EXERCISE PROMPT | The answer must consist of the entire listing, repeated exactly.

DATA TO EXAMINE |
┄┄┄┄┄┄┄┄┄┄
===== src/rtl/mpkt_pkg.sv =====
// ----------------------------------------------------------------------------
// mpkt_pkg
// Shared widths, constants and types for the k-transaction profit tracker.
// ----------------------------------------------------------------------------
`default_nettype none

package mpkt_pkg;

    localparam int PRICE_W              = 17;
    localparam int PROFIT_W             = 30;
    localparam int HOLD_W               = 32;
    localparam int CFG_W                = 7;
    localparam int S_TDATA_W            = 24;
    localparam int M_TDATA_W            = 32;
    localparam int DEF_MAX_TRANSACTIONS = 64;

    localparam logic [CFG_W-1:0]    CFG_RESET  = CFG_W'(2);
    localparam logic [PROFIT_W-1:0] PROFIT_MAX = {PROFIT_W{1'b1}};
    localparam logic [HOLD_W-1:0]   HOLD_MIN   = {1'b1, {(HOLD_W-1){1'b0}}};

    // per-level control from the top level
    typedef struct packed {
        logic update;  // apply one day's price
        logic clear;   // final day: load the reset values in place of the update
    } lvl_ctrl_t;

endpackage

`default_nettype wire


===== src/rtl/mpkt_level.sv =====
// ----------------------------------------------------------------------------
// mpkt_level
// One transaction level: best holding value and best flat value, updated
// once per day from the price and the new flat value of the level below.
// ----------------------------------------------------------------------------
`default_nettype none

module mpkt_level
    import mpkt_pkg::*;
(
    input  wire logic                clk,
    input  wire logic                rst_n,
    input  wire lvl_ctrl_t           ctrl,
    input  wire logic [PRICE_W-1:0]  price,
    input  wire logic [PROFIT_W-1:0] flat_below,
    output logic [PROFIT_W-1:0]      flat_new,
    output logic [PROFIT_W-1:0]      flat_cur,
    output logic [HOLD_W-1:0]        hold_cur
);

    logic [HOLD_W-1:0]   hold_reg;
    logic [HOLD_W-1:0]   hold_next;
    logic [PROFIT_W-1:0] flat_reg;
    logic [PROFIT_W-1:0] flat_next;

    logic signed [HOLD_W:0]   sell;
    logic signed [HOLD_W:0]   flat_ext;
    logic signed [HOLD_W:0]   best;
    logic signed [HOLD_W-1:0] buy;

    always_comb
    begin
        // sell today with the holding from before today
        sell     = $signed({hold_reg[HOLD_W-1], hold_reg})
                   + $signed({{(HOLD_W+1-PRICE_W){1'b0}}, price});
        flat_ext = $signed({{(HOLD_W+1-PROFIT_W){1'b0}}, flat_reg});
        best     = (sell > flat_ext) ? sell : flat_ext;
        if (best > $signed({{(HOLD_W+1-PROFIT_W){1'b0}}, PROFIT_MAX}))
        begin
            flat_new = PROFIT_MAX;
        end
        else
        begin
            flat_new = best[PROFIT_W-1:0];
        end

        // buy today out of the level below after its sell
        buy = $signed({{(HOLD_W-PROFIT_W){1'b0}}, flat_below})
              - $signed({{(HOLD_W-PRICE_W){1'b0}}, price});

        flat_next = flat_reg;
        hold_next = hold_reg;
        if (ctrl.update)
        begin
            if (ctrl.clear)
            begin
                flat_next = '0;
                hold_next = HOLD_MIN;
            end
            else
            begin
                flat_next = flat_new;
                hold_next = (buy > $signed(hold_reg)) ? buy : hold_reg;
            end
        end
    end

    always_ff @(posedge clk or negedge rst_n)
    begin
        if (!rst_n)
        begin
            flat_reg <= '0;
            hold_reg <= HOLD_MIN;
        end
        else
        begin
            flat_reg <= flat_next;
            hold_reg <= hold_next;
        end
    end

    assign flat_cur = flat_reg;
    assign hold_cur = hold_reg;

endmodule

`default_nettype wire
┄┄┄┄┄┄┄┄┄┄
WRITTEN REPLY |
===== src/rtl/mpkt_pkg.sv =====
// ----------------------------------------------------------------------------
// mpkt_pkg
// Shared widths, constants and types for the k-transaction profit tracker.
// ----------------------------------------------------------------------------
`default_nettype none

package mpkt_pkg;

    localparam int PRICE_W              = 17;
    localparam int PROFIT_W             = 30;
    localparam int HOLD_W               = 32;
    localparam int CFG_W                = 7;
    localparam int S_TDATA_W            = 24;
    localparam int M_TDATA_W            = 32;
    localparam int DEF_MAX_TRANSACTIONS = 64;

    localparam logic [CFG_W-1:0]    CFG_RESET  = CFG_W'(2);
    localparam logic [PROFIT_W-1:0] PROFIT_MAX = {PROFIT_W{1'b1}};
    localparam logic [HOLD_W-1:0]   HOLD_MIN   = {1'b1, {(HOLD_W-1){1'b0}}};

    // per-level control from the top level
    typedef struct packed {
        logic update;  // apply one day's price
        logic clear;   // final day: load the reset values in place of the update
    } lvl_ctrl_t;

endpackage

`default_nettype wire


===== src/rtl/mpkt_level.sv =====
// ----------------------------------------------------------------------------
// mpkt_level
// One transaction level: best holding value and best flat value, updated
// once per day from the price and the new flat value of the level below.
// ----------------------------------------------------------------------------
`default_nettype none

module mpkt_level
    import mpkt_pkg::*;
(
    input  wire logic                clk,
    input  wire logic                rst_n,
    input  wire lvl_ctrl_t           ctrl,
    input  wire logic [PRICE_W-1:0]  price,
    input  wire logic [PROFIT_W-1:0] flat_below,
    output logic [PROFIT_W-1:0]      flat_new,
    output logic [PROFIT_W-1:0]      flat_cur,
    output logic [HOLD_W-1:0]        hold_cur
);

    logic [HOLD_W-1:0]   hold_reg;
    logic [HOLD_W-1:0]   hold_next;
    logic [PROFIT_W-1:0] flat_reg;
    logic [PROFIT_W-1:0] flat_next;

    logic signed [HOLD_W:0]   sell;
    logic signed [HOLD_W:0]   flat_ext;
    logic signed [HOLD_W:0]   best;
    logic signed [HOLD_W-1:0] buy;

    always_comb
    begin
        // sell today with the holding from before today
        sell     = $signed({hold_reg[HOLD_W-1], hold_reg})
                   + $signed({{(HOLD_W+1-PRICE_W){1'b0}}, price});
        flat_ext = $signed({{(HOLD_W+1-PROFIT_W){1'b0}}, flat_reg});
        best     = (sell > flat_ext) ? sell : flat_ext;
        if (best > $signed({{(HOLD_W+1-PROFIT_W){1'b0}}, PROFIT_MAX}))
        begin
            flat_new = PROFIT_MAX;
        end
        else
        begin
            flat_new = best[PROFIT_W-1:0];
        end

        // buy today out of the level below after its sell
        buy = $signed({{(HOLD_W-PROFIT_W){1'b0}}, flat_below})
              - $signed({{(HOLD_W-PRICE_W){1'b0}}, price});

        flat_next = flat_reg;
        hold_next = hold_reg;
        if (ctrl.update)
        begin
            if (ctrl.clear)
            begin
                flat_next = '0;
                hold_next = HOLD_MIN;
            end
            else
            begin
                flat_next = flat_new;
                hold_next = (buy > $signed(hold_reg)) ? buy : hold_reg;
            end
        end
    end

    always_ff @(posedge clk or negedge rst_n)
    begin
        if (!rst_n)
        begin
            flat_reg <= '0;
            hold_reg <= HOLD_MIN;
        end
        else
        begin
            flat_reg <= flat_next;
            hold_reg <= hold_next;
        end
    end

    assign flat_cur = flat_reg;
    assign hold_cur = hold_reg;

endmodule

`default_nettype wire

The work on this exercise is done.